A região do Lago Grande do Curuai, em Santarém, Estado do Pará: uma fronteira de multiplicidade identitária
DOI:
https://doi.org/10.18764/2446-6549.e29943Palavras-chave:
Fronteira, Lago Grande do Curuai, Conflitos, Fronteira de multiplicidade identitáriaResumo
As disputas na fronteira do Lago Grande do Curuai, em Santarém, constituem um caso sui generis na história do Pará, marcado por conflitos pelo uso da terra e pela emergência de identidades múltiplas e híbridas. Essas identidades se alternam, modificam-se e, em alguns momentos, sobrepõem-se, sem anular umas às outras, podendo, inclusive, fortalecer ou cooperar entre si. Nesse contexto, o objetivo deste artigo é analisar como essas identidades são construídas nessa fronteira, localizada no Assentamento PAE Lago Grande. A pesquisa fundamentou-se em uma abordagem qualitativa, que incluiu levantamento bibliográfico, pesquisa de campo e tratamento dos dados.
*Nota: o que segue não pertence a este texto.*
File: src/rtl/mc_controller.sv
// mc_controller
// Moore-style multicycle control unit for an RV32I core with a single shared
// memory port. Walks each instruction through fetch, decode, execute, memory
// and writeback states, stalling memory states until MemReady. Illegal or
// disabled encodings land in a sticky TRAP state that only reset leaves.
// Parameters:
//   EN_BRANCH_EXT  1 = BNE/BLT/BGE/BLTU/BGEU legal, 0 = they trap
//   EN_UPPER       1 = LUI/AUIPC legal, 0 = they trap
// Ports:
//   clk, reset               clock, async active-high reset
//   op, funct3, funct7b5     instruction fields from the IR
//   Zero, Neg, Ovf, Carry    ALU flags of a-b (Carry = carry-out of a+~b+1)
//   MemReady                 memory finishes the current access this cycle
//   MemReq, MemWrite         memory request and store strobe
//   IRWrite, PCWrite         IR and PC load enables
//   AdrSrc                   memory address: 0 PC, 1 Result
//   ALUSrcA, ALUSrcB         ALU operand selects
//   ResultSrc                result mux select
//   ImmSrc                   immediate format (opcode only)
//   ALUControl               ALU operation
//   RegWrite                 register file write enable
//   IllegalInstr             high while trapped
module mc_controller
  import mc_ctrl_pkg::*;
#(
  parameter bit EN_BRANCH_EXT = 1'b1,
  parameter bit EN_UPPER      = 1'b1
) (
  input  logic       clk,
  input  logic       reset,
  input  logic [6:0] op,
  input  logic [2:0] funct3,
  input  logic       funct7b5,
  input  logic       Zero,
  input  logic       Neg,
  input  logic       Ovf,
  input  logic       Carry,
  input  logic       MemReady,
  output logic       MemReq,
  output logic       MemWrite,
  output logic       IRWrite,
  output logic       PCWrite,
  output logic       AdrSrc,
  output logic [1:0] ALUSrcA,
  output logic [1:0] ALUSrcB,
  output logic [1:0] ResultSrc,
  output logic [2:0] ImmSrc,
  output logic [3:0] ALUControl,
  output logic       RegWrite,
  output logic       IllegalInstr
);

  state_t     state;
  state_t     decode_target;
  logic       taken;
  logic       branch_legal;
  logic [1:0] aluop;
  logic       mem_req;
  logic       mem_write;
  logic       ir_write;
  logic       pc_write;
  logic       reg_write;

  // Branch condition from the flags of rs1 - rs2. Signed less-than is
  // Neg^Ovf; unsigned less-than is the absence of a carry out of the
  // subtraction (i.e. a borrow occurred).
  always_comb begin
    taken = 1'b0;
    case (funct3)
      3'b000:  taken = Zero;
      3'b001:  taken = ~Zero;
      3'b100:  taken = Neg ^ Ovf;
      3'b101:  taken = ~(Neg ^ Ovf);
      3'b110:  taken = ~Carry;
      3'b111:  taken = Carry;
      default: taken = 1'b0;
    endcase
  end

  // BEQ is always available; the other five only when the extension is
  // enabled. funct3 010/011 are unassigned and never legal.
  assign branch_legal = (funct3 == 3'b000) ||
                        (EN_BRANCH_EXT && ((funct3 == 3'b001) || funct3[2]));

  // Where DECODE goes next. Anything not explicitly recognised as legal
  // falls through to TRAP, so new encodings are safe by default.
  always_comb begin
    decode_target = S_TRAP;
    case (op)
      OP_LOAD, OP_STORE: if (funct3 == 3'b010) decode_target = S_MEMADR;
      OP_RTYPE:          decode_target = S_EXECR;
      OP_ITYPE:          decode_target = S_EXECI;
      OP_BRANCH:         if (branch_legal) decode_target = S_BRANCH;
      OP_JAL:            decode_target = S_JAL;
      OP_JALR:           if (funct3 == 3'b000) decode_target = S_JALR;
      OP_LUI:            if (EN_UPPER) decode_target = S_LUI;
      OP_AUIPC:          if (EN_UPPER) decode_target = S_ALUWB;
      default:           decode_target = S_TRAP;
    endcase
  end

  // State register and transition rules. Memory states hold until the
  // memory reports ready; TRAP is absorbing. JALR reuses the JAL state to
  // write the link address, so the computed target must be in ALUOut by
  // then (which the JALR state arranges).
  always_ff @(posedge clk or posedge reset) begin
    if (reset) begin
      state <= S_FETCH;
    end else begin
      case (state)
        S_FETCH:    if (MemReady) state <= S_DECODE;
        S_DECODE:   state <= decode_target;
        S_MEMADR:   state <= op[5] ? S_MEMWRITE : S_MEMREAD;
        S_MEMREAD:  if (MemReady) state <= S_MEMWB;
        S_MEMWB:    state <= S_FETCH;
        S_MEMWRITE: if (MemReady) state <= S_FETCH;
        S_EXECR:    state <= S_ALUWB;
        S_EXECI:    state <= S_ALUWB;
        S_ALUWB:    state <= S_FETCH;
        S_JALR:     state <= S_JAL;
        S_JAL:      state <= S_ALUWB;
        S_BRANCH:   state <= S_FETCH;
        S_LUI:      state <= S_FETCH;
        S_TRAP:     state <= S_TRAP;
        default:    state <= S_FETCH;
      endcase
    end
  end

  // Per-state datapath controls. Everything defaults to zero/add so each
  // state only names what it actually uses. The strobes are collected in
  // internal signals so they can be squashed while reset is held.
  always_comb begin
    mem_req      = 1'b0;
    mem_write    = 1'b0;
    ir_write     = 1'b0;
    pc_write     = 1'b0;
    reg_write    = 1'b0;
    IllegalInstr = 1'b0;
    AdrSrc       = 1'b0;
    ALUSrcA      = SRCA_PC;
    ALUSrcB      = SRCB_RS2;
    ResultSrc    = RES_ALUOUT;
    aluop        = ALUOP_ADD;
    case (state)
      S_FETCH: begin
        mem_req   = 1'b1;
        ALUSrcB   = SRCB_FOUR;
        ResultSrc = RES_ALURESULT;
        ir_write  = MemReady;
        pc_write  = MemReady;
      end
      S_DECODE: begin
        ALUSrcA = SRCA_OLDPC;
        ALUSrcB = SRCB_IMM;
      end
      S_MEMADR: begin
        ALUSrcA = SRCA_RS1;
        ALUSrcB = SRCB_IMM;
      end
      S_MEMREAD: begin
        mem_req = 1'b1;
        AdrSrc  = 1'b1;
      end
      S_MEMWB: begin
        ResultSrc = RES_DATA;
        reg_write = 1'b1;
      end
      S_MEMWRITE: begin
        mem_req   = 1'b1;
        mem_write = 1'b1;
        AdrSrc    = 1'b1;
      end
      S_EXECR: begin
        ALUSrcA = SRCA_RS1;
        ALUSrcB = SRCB_RS2;
        aluop   = ALUOP_FUNCT;
      end
      S_EXECI: begin
        ALUSrcA = SRCA_RS1;
        ALUSrcB = SRCB_IMM;
        aluop   = ALUOP_FUNCT;
      end
      S_ALUWB: begin
        reg_write = 1'b1;
      end
      S_JALR: begin
        ALUSrcA = SRCA_RS1;
        ALUSrcB = SRCB_IMM;
      end
      S_JAL: begin
        ALUSrcA  = SRCA_OLDPC;
        ALUSrcB  = SRCB_FOUR;
        pc_write = 1'b1;
      end
      S_BRANCH: begin
        ALUSrcA  = SRCA_RS1;
        ALUSrcB  = SRCB_RS2;
        aluop    = ALUOP_SUB;
        pc_write = taken;
      end
      S_LUI: begin
        ResultSrc = RES_IMMEXT;
        reg_write = 1'b1;
      end
      S_TRAP: begin
        IllegalInstr = 1'b1;
      end
      default: begin
        IllegalInstr = 1'b0;
      end
    endcase
  end

  // Reset is asynchronous, so the state snaps to FETCH immediately, but
  // FETCH itself requests memory; gating here guarantees no access or write
  // strobe is visible for as long as reset is held.
  assign MemReq   = mem_req   & ~reset;
  assign MemWrite = mem_write & ~reset;
  assign IRWrite  = ir_write  & ~reset;
  assign PCWrite  = pc_write  & ~reset;
  assign RegWrite = reg_write & ~reset;

  assign ImmSrc = imm_src_of(op);

  mc_aludec u_aludec (
    .aluop      (aluop),
    .funct3     (funct3),
    .op5        (op[5]),
    .funct7b5   (funct7b5),
    .alucontrol (ALUControl)
  );

endmodule
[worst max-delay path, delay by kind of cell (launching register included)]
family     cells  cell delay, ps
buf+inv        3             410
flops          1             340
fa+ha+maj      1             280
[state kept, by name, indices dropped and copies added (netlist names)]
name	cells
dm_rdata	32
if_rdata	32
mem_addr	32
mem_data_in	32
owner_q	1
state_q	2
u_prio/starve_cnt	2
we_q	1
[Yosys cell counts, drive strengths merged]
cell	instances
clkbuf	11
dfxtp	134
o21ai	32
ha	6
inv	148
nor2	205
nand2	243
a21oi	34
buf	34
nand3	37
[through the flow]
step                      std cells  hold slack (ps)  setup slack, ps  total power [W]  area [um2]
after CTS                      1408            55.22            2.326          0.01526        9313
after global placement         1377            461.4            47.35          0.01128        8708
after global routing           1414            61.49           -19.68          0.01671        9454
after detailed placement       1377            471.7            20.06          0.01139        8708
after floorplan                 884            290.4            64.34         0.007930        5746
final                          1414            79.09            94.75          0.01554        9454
Os resultados evidenciam um território em constante processo de transformação, em que as prerrogativas legais do assentamento limitam o avanço do capital produtivo, ao mesmo tempo em que o processo de emancipação abre espaço para a expansão de novos capitais, como o imobiliário, o agrário e o land grabbing, intensificando conflitos. Nesse cenário, a construção de identidades atua como elemento de resistência, o que confirma a formação de uma fronteira de multiplicidade identitária, onde coexistem indígenas, pescadores, produtores agroecológicos, produtores rurais e “pejoteiros”, por vezes reunidos em uma mesma persona.